Experiences of a Recently Converted
Hindu Woman
I came from a purely Hindu family where we were
always taught to regard ourselves (i.e. women) as beings who were eventually to
be married off and have children and serve the husband, whether he was kind or
not. Other than this, I found that there were a lot of things, which really
oppressed women, such as: If a woman was widowed, she would always have to wear
a white sari costume, eat vegetarian meals, cut her hair short, and never
re-marry. The bride always had to pay the dowry (bridal money) to the husband’s
family. And the husband could ask for anything, irrespective of whether the
bride would have difficulty giving it.
Not only that, if after marriage she was not able to pay the full dowry she
would be both emotionally and physically tortured, and could end up being a
victim of “kitchen death” where the husband, or both the mother-in-law and the
husband try to set fire to the wife while she is cooking or is in the kitchen,
and try to make it look like an accidental death. More and more of these
instances are taking place. The daughter of a friend of my own fathers had the
same fate last year!
In addition to all this, men in Hinduism are treated literally as among the
gods. In one of the religious Hindu celebration, unmarried girls pray for and
worship an idol representing a particular god (Shiva) so that they may have
husbands like him. Even my own mother had asked me to do this. This made me see
that the Hindu religion which is based on superstitions and things that have no
manifest proof, but were merely traditions which oppressed women could not be
right.
Subsequently, when I came to England to study, I thought that at least this is a
country, which gives equal rights to men and women, and does not oppress them.
We all have the freedom to do, as we like, I thought. Well, as I started to meet
people and make new friends, learn about this new society, and go to all the
places my friends went to in order to “socialize” (bars, dance halls, ...etc.),
I realized that this “equality” was not so true in practice as it was in theory.
Outwardly, women were seen to be given equal rights in education, work, and so
forth, but in reality women were still oppressed in a different, subtler way.
When I went with my friends to those places they hung out at, I found everybody
interested to talk to me and I thought that was normal. But it was only later
that I realized how naive I was, and recognized what these people were really
looking for. I soon began to feel uncomfortable, as if I was not myself: I had
to dress in a certain way so that people would like me, and had to talk in a
certain way to please them. I soon found that I was feeling more and more
uncomfortable, less and less myself, yet I could not get out. Everybody was
saying they were enjoying themselves, but I don’t call this enjoying. I think
women in this way of life are oppressed; they have to dress in a certain way in
order to please and appear more appealing, and also talk in a certain way so
people like them.
During this time I had not thought about Islam, even though I had some Muslim
acquaintances. But I felt I really had to do something, to find something that I
would be happy and secure with, and would feel respected with. Something to
believe in that is the right belief, because everybody has a belief that they
live according to. If having fun by getting off with other people is someone’s
belief, they do this. If making money is someone’s belief, they do everything to
achieve this. If they believe drinking is one way to enjoy life then they do it.

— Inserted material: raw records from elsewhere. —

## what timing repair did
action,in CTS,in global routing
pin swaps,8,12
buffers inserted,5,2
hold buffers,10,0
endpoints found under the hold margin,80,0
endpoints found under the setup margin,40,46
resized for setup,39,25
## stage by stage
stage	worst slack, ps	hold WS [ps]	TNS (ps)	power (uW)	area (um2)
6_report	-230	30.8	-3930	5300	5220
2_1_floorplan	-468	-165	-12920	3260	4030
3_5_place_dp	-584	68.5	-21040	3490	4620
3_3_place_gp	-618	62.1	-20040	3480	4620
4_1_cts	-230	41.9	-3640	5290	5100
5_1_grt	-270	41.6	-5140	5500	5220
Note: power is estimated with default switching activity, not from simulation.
### src/dpc_defs.vh
// constants for the dual potentiometer command unit
`ifndef DPC_DEFS_VH
`define DPC_DEFS_VH
`define DPC_WORD_BITS   24
`define DPC_OP_MSB      23
`define DPC_OP_LSB      20
`define DPC_SLOT_MSB    19
`define DPC_SLOT_LSB    18
`define DPC_CHAN_MSB    17
`define DPC_CHAN_LSB    16
`define DPC_BUF_BIT     8
`define DPC_OP_NOP      4'h0
`define DPC_OP_WAKE     4'h1
`define DPC_OP_PROG     4'h2
`define DPC_OP_SAVE     4'h3
`define DPC_OP_WRTAP    4'h4
`define DPC_OP_UP       4'h7
`define DPC_OP_SLEEP    4'h8
`define DPC_OP_SWRST    4'h9
`define DPC_OP_RDSLOT   4'hA
`define DPC_OP_RECALL   4'hB
`define DPC_OP_RDTAP    4'hC
`define DPC_OP_ERASE    4'hD
`define DPC_OP_DOWN     4'hF
`define DPC_SLOT_RESET  9'h000
`define DPC_BUSY_CYCLES 4
`endif

### src/dpc_slot_mem.v
// stored setting slots: 8 words of 9 bits with registered read port
`default_nettype none
`include "dpc_defs.vh"
module dpc_slot_mem #(
  parameter AW = 3,
  parameter DW = 9
) (
  input  wire          mclk,
  input  wire          writeEn,
  input  wire [AW-1:0] writeAddr,
  input  wire [DW-1:0] writeData,
  input  wire [AW-1:0] readAddr,
  output reg  [DW-1:0] readData
);
  reg [DW-1:0] mem [0:(1<<AW)-1];
  integer i;
  // blank slots at start of simulation; a real array holds its contents across power
  initial
  begin
    for (i = 0; i < (1<<AW); i = i + 1)
      mem[i] = `DPC_SLOT_RESET;
  end
  always @(posedge mclk)
  begin
    if (writeEn)
      mem[writeAddr] <= writeData;
    readData <= mem[readAddr];
  end
endmodule // dpc_slot_mem
`default_nettype wire

### src/dpc_command_unit.v
// serial command unit for a dual 256-tap non-volatile potentiometer
`default_nettype none
`include "dpc_defs.vh"
module dpc_command_unit #(
  parameter TAP_BITS = 8,
  parameter CHANNELS = 2
) (
  input  wire                          mclk,
  input  wire                          reset,
  input  wire                          sclkPin,
  input  wire                          selectNPin,
  input  wire                          sdiPin,
  input  wire                          writeProtectNPin,
  output wire                          sdoOut,
  output wire                          sdoOe,
  output wire                          readyOut,
  output wire                          readyOe,
  output wire [CHANNELS*TAP_BITS-1:0]  wiperTapValue,
  output wire [CHANNELS-1:0]           bufferSelectBit,
  output wire                          asleep
);
  localparam ST_BOOT0 = 5'h01;
  localparam ST_BOOT1 = 5'h02;
  localparam ST_IDLE  = 5'h04;
  localparam ST_EXEC  = 5'h08;
  localparam ST_BUSY  = 5'h10;
  localparam [TAP_BITS-1:0] TAP_MAX = {TAP_BITS{1'b1}};

  reg [1:0] sclkSync_reg, selSync_reg, sdiSync_reg, wpSync_reg;
  reg       sclkLast_reg, selLast_reg;
  always @(posedge mclk or posedge reset)
  begin
    if (reset)
    begin
      sclkSync_reg <= 2'h0;
      selSync_reg  <= 2'h3;
      sdiSync_reg  <= 2'h0;
      wpSync_reg   <= 2'h3;
      sclkLast_reg <= 1'b0;
      selLast_reg  <= 1'b1;
    end
    else
    begin
      sclkSync_reg <= {sclkSync_reg[0], sclkPin};
      selSync_reg  <= {selSync_reg[0], selectNPin};
      sdiSync_reg  <= {sdiSync_reg[0], sdiPin};
      wpSync_reg   <= {wpSync_reg[0], writeProtectNPin};
      sclkLast_reg <= sclkSync_reg[1];
      selLast_reg  <= selSync_reg[1];
    end
  end
  wire sclkS   = sclkSync_reg[1];
  wire selS    = selSync_reg[1];
  wire sclkRise = sclkS & ~sclkLast_reg;
  wire sclkFall = ~sclkS & sclkLast_reg;
  wire selFall  = ~selS & selLast_reg;
  wire selRise  = selS & ~selLast_reg;
  wire active   = ~selS;
  wire protect  = ~wpSync_reg[1];

  reg [23:0] shift_reg;
  reg [23:0] outShift_reg;
  reg [4:0]  bitCount_reg;
  reg        sdo_reg;
  reg [23:0] word_reg;
  reg        wordValid_reg;
  reg [23:0] readWord_reg;
  reg [4:0]  state_reg;
  reg        sleep_reg;
  reg        ready_reg;
  reg [2:0]  busyCount_reg;
  reg        bootChan_reg;
  reg [TAP_BITS-1:0] tap_reg [0:CHANNELS-1];
  reg [CHANNELS-1:0] buf_reg;

  wire [3:0] opcode = word_reg[`DPC_OP_MSB:`DPC_OP_LSB];
  wire [1:0] slotSel = word_reg[`DPC_SLOT_MSB:`DPC_SLOT_LSB];
  wire [1:0] chanSel = word_reg[`DPC_CHAN_MSB:`DPC_CHAN_LSB];
  wire       chanOk  = (chanSel < CHANNELS);
  wire       chIdx   = chanSel[0];
  wire [TAP_BITS-1:0] curTap = tap_reg[chIdx];

  reg        memWe;
  reg [2:0]  memWa;
  reg [8:0]  memWd;
  reg [2:0]  memRa;
  wire [8:0] memRd;
  dpc_slot_mem #(.AW(3), .DW(9)) slotMem (
    .mclk      (mclk),
    .writeEn   (memWe),
    .writeAddr (memWa),
    .writeData (memWd),
    .readAddr  (memRa),
    .readData  (memRd)
  );

  // shift path: input on rising edge, output on falling edge
  always @(posedge mclk or posedge reset)
  begin
    if (reset)
    begin
      shift_reg     <= 24'h000000;
      outShift_reg  <= 24'h000000;
      bitCount_reg  <= 5'h00;
      sdo_reg       <= 1'b0;
      word_reg      <= 24'h000000;
      wordValid_reg <= 1'b0;
    end
    else
    begin
      if (selFall)
      begin
        bitCount_reg <= 5'h00;
        sdo_reg      <= outShift_reg[23];
      end
      else if (active && sclkRise)
      begin
        shift_reg    <= {shift_reg[22:0], sdiSync_reg[1]};
        outShift_reg <= {outShift_reg[22:0], sdiSync_reg[1]};
        if (bitCount_reg == `DPC_WORD_BITS - 1)
          bitCount_reg <= 5'h00;
        else
          bitCount_reg <= bitCount_reg + 5'h01;
      end
      else if (active && sclkFall)
        sdo_reg <= outShift_reg[23];
      if (selRise)
      begin
        word_reg      <= shift_reg;
        wordValid_reg <= (bitCount_reg == 5'h00);
        outShift_reg  <= shift_reg;
      end
      else if (state_reg == ST_EXEC && wordValid_reg && !sleep_reg &&
               (opcode == `DPC_OP_RDTAP || opcode == `DPC_OP_RDSLOT))
        outShift_reg <= readWord_reg;
    end
  end
  assign sdoOut = sdo_reg;
  // open drain: enable low drive only while selected and bit is zero
  assign sdoOe  = active & ~sdo_reg;

  // read data formed combinationally in the same cycle execution uses it
  always @*
  begin
    readWord_reg = word_reg;
    readWord_reg[8:0] = 9'h000;
    if (opcode == `DPC_OP_RDTAP)
      readWord_reg[8:0] = {buf_reg[chIdx], curTap};
    else
      readWord_reg[8:0] = memRd;
  end

  always @*
  begin
    memWe = 1'b0;
    memWa = {slotSel, chIdx};
    memWd = 9'h000;
    memRa = {slotSel, chIdx};
    if (state_reg == ST_BOOT0 || state_reg == ST_BOOT1)
      memRa = {2'b00, bootChan_reg};
    // address the incoming word at select rise so read and recall see fresh data
    if (state_reg == ST_IDLE && selRise)
      memRa = {shift_reg[`DPC_SLOT_MSB:`DPC_SLOT_LSB], shift_reg[`DPC_CHAN_LSB]};
    if (state_reg == ST_EXEC && !sleep_reg && !protect && chanOk)
    begin
      if (opcode == `DPC_OP_PROG)
      begin
        memWe = 1'b1;
        memWd = {word_reg[`DPC_BUF_BIT], word_reg[7:0]};
      end
      else if (opcode == `DPC_OP_SAVE)
      begin
        memWe = 1'b1;
        memWd = {buf_reg[chIdx], curTap};
      end
      else if (opcode == `DPC_OP_ERASE)
      begin
        memWe = 1'b1;
        memWd = `DPC_SLOT_RESET;
      end
    end
  end

  wire needsBusy = (opcode == `DPC_OP_RDTAP) || (opcode == `DPC_OP_RDSLOT) ||
                   (opcode == `DPC_OP_PROG) || (opcode == `DPC_OP_RECALL) ||
                   (opcode == `DPC_OP_SAVE);

  // control sequencer
  always @(posedge mclk or posedge reset)
  begin
    if (reset)
    begin
      state_reg     <= ST_BOOT0;
      sleep_reg     <= 1'b1;
      ready_reg     <= 1'b0;
      busyCount_reg <= 3'h0;
      bootChan_reg  <= 1'b0;
      tap_reg[0]    <= {TAP_BITS{1'b0}};
      tap_reg[1]    <= {TAP_BITS{1'b0}};
      buf_reg       <= {CHANNELS{1'b0}};
    end
    else
    begin
      if (selFall)
        ready_reg <= 1'b1;
      case (state_reg)
        ST_BOOT0:
          state_reg <= ST_BOOT1;
        ST_BOOT1:
        begin
          tap_reg[bootChan_reg] <= memRd[7:0];
          buf_reg[bootChan_reg] <= memRd[8];
          bootChan_reg <= ~bootChan_reg;
          if (bootChan_reg)
          begin
            state_reg <= ST_IDLE;
            ready_reg <= 1'b1;
          end
          else
            state_reg <= ST_BOOT0;
        end
        ST_IDLE:
          if (selRise)
            state_reg <= ST_EXEC;
        ST_EXEC:
        begin
          state_reg <= ST_IDLE;
          // an incomplete word runs nothing; all-zero opcode likewise
          if (wordValid_reg && (!sleep_reg || opcode == `DPC_OP_WAKE))
          begin
            if (needsBusy)
            begin
              ready_reg     <= 1'b0;
              busyCount_reg <= 3'h0;
              state_reg     <= ST_BUSY;
            end
            case (opcode)
              `DPC_OP_WAKE:
                sleep_reg <= 1'b0;
              `DPC_OP_SLEEP:
                sleep_reg <= 1'b1;
              `DPC_OP_SWRST:
              begin
                sleep_reg    <= 1'b1;
                ready_reg    <= 1'b0;
                bootChan_reg <= 1'b0;
                state_reg    <= ST_BOOT0;
              end
              `DPC_OP_WRTAP:
                if (!protect && chanOk)
                  tap_reg[chIdx] <= word_reg[7:0];
              `DPC_OP_UP:
                if (!protect && chanOk && curTap != TAP_MAX)
                  tap_reg[chIdx] <= curTap + 1'b1;
              `DPC_OP_DOWN:
                if (!protect && chanOk && curTap != {TAP_BITS{1'b0}})
                  tap_reg[chIdx] <= curTap - 1'b1;
              `DPC_OP_RECALL:
                if (chanOk)
                begin
                  tap_reg[chIdx] <= memRd[7:0];
                  buf_reg[chIdx] <= memRd[8];
                end
              default:
                sleep_reg <= sleep_reg;
            endcase
          end
        end
        ST_BUSY:
        begin
          // memory access cycle modelled as a short fixed delay
          busyCount_reg <= busyCount_reg + 3'h1;
          if (busyCount_reg == `DPC_BUSY_CYCLES - 1)
          begin
            ready_reg <= 1'b1;
            state_reg <= ST_IDLE;
          end
        end
        default:
          state_reg <= ST_IDLE;
      endcase
    end
  end

  // open drain, active-low busy: pull low while not ready
  assign readyOut = ready_reg;
  assign readyOe  = ~ready_reg;
  assign wiperTapValue   = {tap_reg[1], tap_reg[0]};
  assign bufferSelectBit = buf_reg;
  assign asleep = sleep_reg;
endmodule // dpc_command_unit
`default_nettype wire
`src/core/adc_link_pkg.sv`:
```
package adc_link_pkg;
    // Result width, sign bit included
    localparam int RES_BITS      = 13;
    // System clock period
    localparam int CLK_PS        = 20000;
    // Typical strobe high time at full rate
    localparam int STROBE_HIGH_PS  = 38100;
    localparam int STROBE_HIGH_CYC = (STROBE_HIGH_PS + CLK_PS - 1) / CLK_PS;
    // Nominal link figures; not reachable from a 50 MHz divider
    localparam int SCK_NOM_MHZ   = 105;
    localparam int RATE_NOM_KSPS = 5000;
    // Settling wait after power-on or sleep exit
    localparam int SETTLE_MS     = 10;
    localparam int SETTLE_CYC    = SETTLE_MS * (1000000000 / CLK_PS);
    // Divider half period; covers sync delay on both ends
    localparam int SCK_HALF_CYC  = 8;
    localparam int STROBE_GAP_CYC = 4;
    // Idle strobe counts that mark the power states
    localparam logic [2:0] CNT_RST   = 3'h0;
    localparam logic [2:0] CNT_FIRST = 3'h1;
    localparam logic [2:0] CNT_NAP   = 3'h2;
    localparam logic [2:0] CNT_SLEEP = 3'h4;

    typedef enum logic [1:0] {
        PWR_OP    = 2'b00,
        PWR_NAP   = 2'b01,
        PWR_SLEEP = 2'b10
    } pwr_mode_t;

    typedef enum logic [2:0] {
        H_IDLE    = 3'b000,
        H_STB_HI  = 3'b001,
        H_STB_GAP = 3'b010,
        H_SCK_HI  = 3'b011,
        H_SCK_LO  = 3'b100,
        H_PUSH    = 3'b101,
        H_WAKE_HI = 3'b110,
        H_WAKE_LO = 3'b111
    } host_state_t;

    // Power state implied by the idle strobe count
    function automatic pwr_mode_t mode_of(input logic [2:0] cnt);
        if (cnt >= CNT_SLEEP) begin
            return PWR_SLEEP;
        end else if (cnt >= CNT_NAP) begin
            return PWR_NAP;
        end
        return PWR_OP;
    endfunction

    // Next idle count at a strobe rising edge
    function automatic logic [2:0] next_cnt(input logic [2:0] cnt,
                                            input logic       seen);
        if (seen || cnt >= CNT_SLEEP) begin
            return CNT_FIRST;
        end
        return cnt + 3'h1;
    endfunction
endpackage

```
`src/core/adc_link_if.sv`:
```
`timescale 1ns/1ps
interface adc_link_if;
    logic strobe;   // Conversion strobe, host to device
    logic sck_p;    // Serial clock, positive leg
    logic sck_n;    // Serial clock, negative leg, low in CMOS
    logic sdo_p;    // Serial data, positive leg
    logic sdo_n;    // Serial data, negative leg, low in CMOS

    modport device (
        input  strobe,
        input  sck_p,
        input  sck_n,
        output sdo_p,
        output sdo_n
    );

    modport host (
        output strobe,
        output sck_p,
        output sck_n,
        input  sdo_p,
        input  sdo_n
    );
endinterface

```
`src/core/adc_host_end.sv`:
```
`timescale 1ns/1ps
module adc_host_end #(
    parameter int RES_W    = adc_link_pkg::RES_BITS,
    parameter int SCK_HALF = adc_link_pkg::SCK_HALF_CYC,
    parameter int SETTLE   = adc_link_pkg::SETTLE_CYC
) (
    input  wire logic               sys_clk_in,
    input  wire logic               rst_in,
    input  wire logic               lvds_sel_in,
    input  wire logic               run_in,
    input  wire logic               power_step_in,
    input  wire logic               wake_in,
    input  wire logic               data_ready_in,
    output logic [RES_W-1:0]        data_out,
    output logic                    data_valid_out,
    output logic [1:0]              dev_mode_out,
    output logic                    settled_out,
    output logic                    busy_out,
    adc_link_if.host                link
);
    localparam int TW = $clog2(SETTLE + 1);
    localparam logic [TW-1:0] SETTLE_T = TW'(SETTLE);
    localparam logic [4:0] HALF_T = 5'(SCK_HALF - 1);
    localparam logic [4:0] HI_T   = 5'(adc_link_pkg::STROBE_HIGH_CYC - 1);
    localparam logic [4:0] GAP_T  = 5'(adc_link_pkg::STROBE_GAP_CYC - 1);
    localparam logic [3:0] LAST_B = 4'(RES_W - 1);

    // Shorter halves outrun the two-way sync delay
    if (SCK_HALF < 8 || SCK_HALF > 32 || RES_W > 15 || SETTLE < 1)
    begin : g_chk
        $error("adc_host_end: parameter out of range");
    end

    typedef struct packed {
        adc_link_pkg::host_state_t st;
        logic [4:0]              ph;
        logic [3:0]              bit_idx;
        logic                    pwr_only;
        logic [RES_W-1:0]        sh;
        logic                    strobe;
        logic                    sck;
        logic [1:0]              sdop_s;
        logic [1:0]              sdon_s;
        logic [2:0]              idle_cnt;
        logic                    seen;
        logic                    discard;
        logic [TW-1:0]           settle;
        logic [1:0][RES_W-1:0]   mem;
        logic                    wr_ptr;
        logic                    rd_ptr;
        logic [1:0]              fill;
    } host_state_t;

    host_state_t state_r;
    host_state_t state_nxt;
    adc_link_pkg::pwr_mode_t mode;
    logic                    sdo_lvl;
    logic                    push;
    logic                    pop;

    // Line decode from second sync stages
    always_comb begin
        mode    = adc_link_pkg::mode_of(state_r.idle_cnt);
        sdo_lvl = lvds_sel_in ? (state_r.sdop_s[1] & ~state_r.sdon_s[1])
                              : state_r.sdop_s[1];
        pop     = data_ready_in && state_r.fill != 2'h0;
    end

    // Sequencer, power tracking and two-entry buffer
    always_comb begin
        state_nxt = state_r;
        push = 1'b0;
        state_nxt.sdop_s = {state_r.sdop_s[0], link.sdo_p};
        state_nxt.sdon_s = {state_r.sdon_s[0], link.sdo_n};
        if (state_r.settle != '0) begin
            state_nxt.settle = state_r.settle - 1'b1;
        end
        state_nxt.ph = state_r.ph + 5'h1;
        case (state_r.st)
            adc_link_pkg::H_IDLE: begin
                state_nxt.ph = 5'h0;
                if (wake_in) begin
                    state_nxt.st  = adc_link_pkg::H_WAKE_HI;
                    state_nxt.sck = 1'b1;
                    state_nxt.discard = 1'b1;
                    if (mode == adc_link_pkg::PWR_NAP || (!lvds_sel_in
                        && mode == adc_link_pkg::PWR_SLEEP)) begin
                        state_nxt.idle_cnt = adc_link_pkg::CNT_RST;
                        state_nxt.seen = 1'b1;
                        if (mode == adc_link_pkg::PWR_SLEEP) begin
                            state_nxt.settle = SETTLE_T;
                        end
                    end
                end else if (power_step_in || (run_in
                             && state_r.settle == '0
                             && mode == adc_link_pkg::PWR_OP)) begin
                    state_nxt.st = adc_link_pkg::H_STB_HI;
                    state_nxt.strobe = 1'b1;
                    state_nxt.pwr_only = power_step_in;
                    state_nxt.discard = state_r.discard | power_step_in;
                    state_nxt.idle_cnt = adc_link_pkg::next_cnt(
                        state_r.idle_cnt, state_r.seen);
                    state_nxt.seen = 1'b0;
                    if (mode == adc_link_pkg::PWR_SLEEP) begin
                        state_nxt.settle = SETTLE_T;
                    end
                end
            end
            adc_link_pkg::H_STB_HI: begin
                if (state_r.ph == HI_T) begin
                    state_nxt.st = adc_link_pkg::H_STB_GAP;
                    state_nxt.strobe = 1'b0;
                    state_nxt.ph = 5'h0;
                end
            end
            adc_link_pkg::H_STB_GAP: begin
                if (state_r.ph == GAP_T) begin
                    state_nxt.ph = 5'h0;
                    state_nxt.bit_idx = 4'h0;
                    if (state_r.pwr_only) begin
                        state_nxt.st = adc_link_pkg::H_IDLE;
                    end else begin
                        state_nxt.st = adc_link_pkg::H_SCK_HI;
                        state_nxt.sck = 1'b1;
                        state_nxt.seen = 1'b1;
                    end
                end
            end
            adc_link_pkg::H_SCK_HI: begin
                if (state_r.ph == HALF_T) begin
                    state_nxt.st = adc_link_pkg::H_SCK_LO;
                    state_nxt.sck = 1'b0;
                    state_nxt.ph = 5'h0;
                end
            end
            adc_link_pkg::H_SCK_LO: begin
                if (state_r.ph == HALF_T) begin
                    // Capture just before the next rise
                    state_nxt.sh = {state_r.sh[RES_W-2:0], sdo_lvl};
                    state_nxt.ph = 5'h0;
                    state_nxt.bit_idx = state_r.bit_idx + 4'h1;
                    if (state_r.bit_idx == LAST_B) begin
                        state_nxt.st = adc_link_pkg::H_PUSH;
                    end else begin
                        state_nxt.st = adc_link_pkg::H_SCK_HI;
                        state_nxt.sck = 1'b1;
                    end
                end
            end
            adc_link_pkg::H_PUSH: begin
                // Full buffer stalls the sequencer here
                if (state_r.discard) begin
                    state_nxt.discard = 1'b0;
                    state_nxt.st = adc_link_pkg::H_IDLE;
                end else if (state_r.fill != 2'h2) begin
                    push = 1'b1;
                    state_nxt.mem[state_r.wr_ptr] = state_r.sh;
                    state_nxt.wr_ptr = ~state_r.wr_ptr;
                    state_nxt.st = adc_link_pkg::H_IDLE;
                end
            end
            adc_link_pkg::H_WAKE_HI: begin
                if (state_r.ph == HALF_T) begin
                    state_nxt.st = adc_link_pkg::H_WAKE_LO;
                    state_nxt.sck = 1'b0;
                    state_nxt.ph = 5'h0;
                end
            end
            adc_link_pkg::H_WAKE_LO: begin
                if (state_r.ph == HALF_T) begin
                    state_nxt.st = adc_link_pkg::H_IDLE;
                end
            end
            default: begin
                state_nxt.st = adc_link_pkg::H_IDLE;
            end
        endcase
        if (pop) begin
            state_nxt.rd_ptr = ~state_r.rd_ptr;
        end
        state_nxt.fill = state_r.fill + {1'b0, push} - {1'b0, pop};
    end

    // Reset acts as power-on: settle wait armed, first result dropped
    always_ff @(posedge sys_clk_in or posedge rst_in) begin
        if (rst_in) begin
            state_r         <= '0;
            state_r.settle  <= SETTLE_T;
            state_r.discard <= 1'b1;
        end else begin
            state_r <= state_nxt;
        end
    end

    assign link.strobe    = state_r.strobe;
    assign link.sck_p     = state_r.sck;
    assign link.sck_n     = lvds_sel_in & ~state_r.sck;
    assign data_out       = state_r.mem[state_r.rd_ptr];
    assign data_valid_out = state_r.fill != 2'h0;
    assign dev_mode_out   = mode;
    assign settled_out    = state_r.settle == '0;
    assign busy_out       = state_r.st != adc_link_pkg::H_IDLE;
endmodule // adc_host_end

```
`src/flat_wrapper.sv`:
```
// flat-port wrapper written by rule: the top's interface ports become plain ports
module adc_host_end_flat 
#(
    parameter int RES_W    = adc_link_pkg::RES_BITS,
    parameter int SCK_HALF = adc_link_pkg::SCK_HALF_CYC,
    parameter int SETTLE   = adc_link_pkg::SETTLE_CYC
)
  (sys_clk_in, rst_in, lvds_sel_in, run_in, power_step_in, wake_in, data_ready_in, data_out, data_valid_out, dev_mode_out, settled_out, busy_out, link_strobe, link_sck_p, link_sck_n, link_sdo_p, link_sdo_n);
  adc_link_if link_i ();
  input  wire logic sys_clk_in;
  input  wire logic rst_in;
  input  wire logic lvds_sel_in;
  input  wire logic run_in;
  input  wire logic power_step_in;
  input  wire logic wake_in;
  input  wire logic data_ready_in;
  output logic [RES_W-1:0] data_out;
  output logic data_valid_out;
  output logic [1:0] dev_mode_out;
  output logic settled_out;
  output logic busy_out;
  output wire logic [$bits(link_i.strobe)-1:0] link_strobe;
  output wire logic [$bits(link_i.sck_p)-1:0] link_sck_p;
  output wire logic [$bits(link_i.sck_n)-1:0] link_sck_n;
  input wire logic [$bits(link_i.sdo_p)-1:0] link_sdo_p;
  input wire logic [$bits(link_i.sdo_n)-1:0] link_sdo_n;
  assign link_strobe = link_i.strobe;
  assign link_sck_p = link_i.sck_p;
  assign link_sck_n = link_i.sck_n;
  assign link_i.sdo_p = link_sdo_p;
  assign link_i.sdo_n = link_sdo_n;
  adc_host_end #(.RES_W(RES_W), .SCK_HALF(SCK_HALF), .SETTLE(SETTLE)) u_core (.sys_clk_in(sys_clk_in), .rst_in(rst_in), .lvds_sel_in(lvds_sel_in), .run_in(run_in), .power_step_in(power_step_in), .wake_in(wake_in), .data_ready_in(data_ready_in), .data_out(data_out), .data_valid_out(data_valid_out), .dev_mode_out(dev_mode_out), .settled_out(settled_out), .busy_out(busy_out), .link(link_i));
endmodule
```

But I feel all this leads to nowhere; no one is truly satisfied, and the respect
women are looking for is diminishing in this way.
In these days of so called ‘society of equal rights,” you are expected to have a
boyfriend (or you’re weird!) and to not be a virgin. So this is a form of
oppression even though some women do not realize it. When I came to Islam, it
was obvious that I had finally found permanent security. A religion, a belief
that was so complete and clear in every aspect of life.
How I find that Islam does not Oppress Women:
Many people have a misconception that Islam is an oppressive religion, where
women are covered from head to toe, and are not allowed any freedom or rights.
In fact, women in Islam are given more rights, and have been for the past 1400
years, compared to the only recently rights given to non-Muslim women in some
western and some other societies. But there are, even now, societies where women
are still oppressed, as I mentioned earlier in relation to Hindu women that
Muslim women have the right to inheritance. They have the right to run their own
trade and business. They have the full right to ownership, property, disposal
over their wealth to which the husband has no right. They have the right to
education, a right to refuse marriage as long as this refusal is according to
reasonable and justifiable grounds.
The Quran itself, which is the word of Allah, contains many verses commanding
men to be kind to their wives and stressing the rights of women. Islam gives the
right set of rules, because they are NOT made by men, but made by Allah; hence
it is a perfect religion.
Quite often Muslim women are asked why they are covered from head to toe (except
the face and the hands), and are told that this is oppression! It is not. In
Islam, marriage is an important part of life, the making of the society.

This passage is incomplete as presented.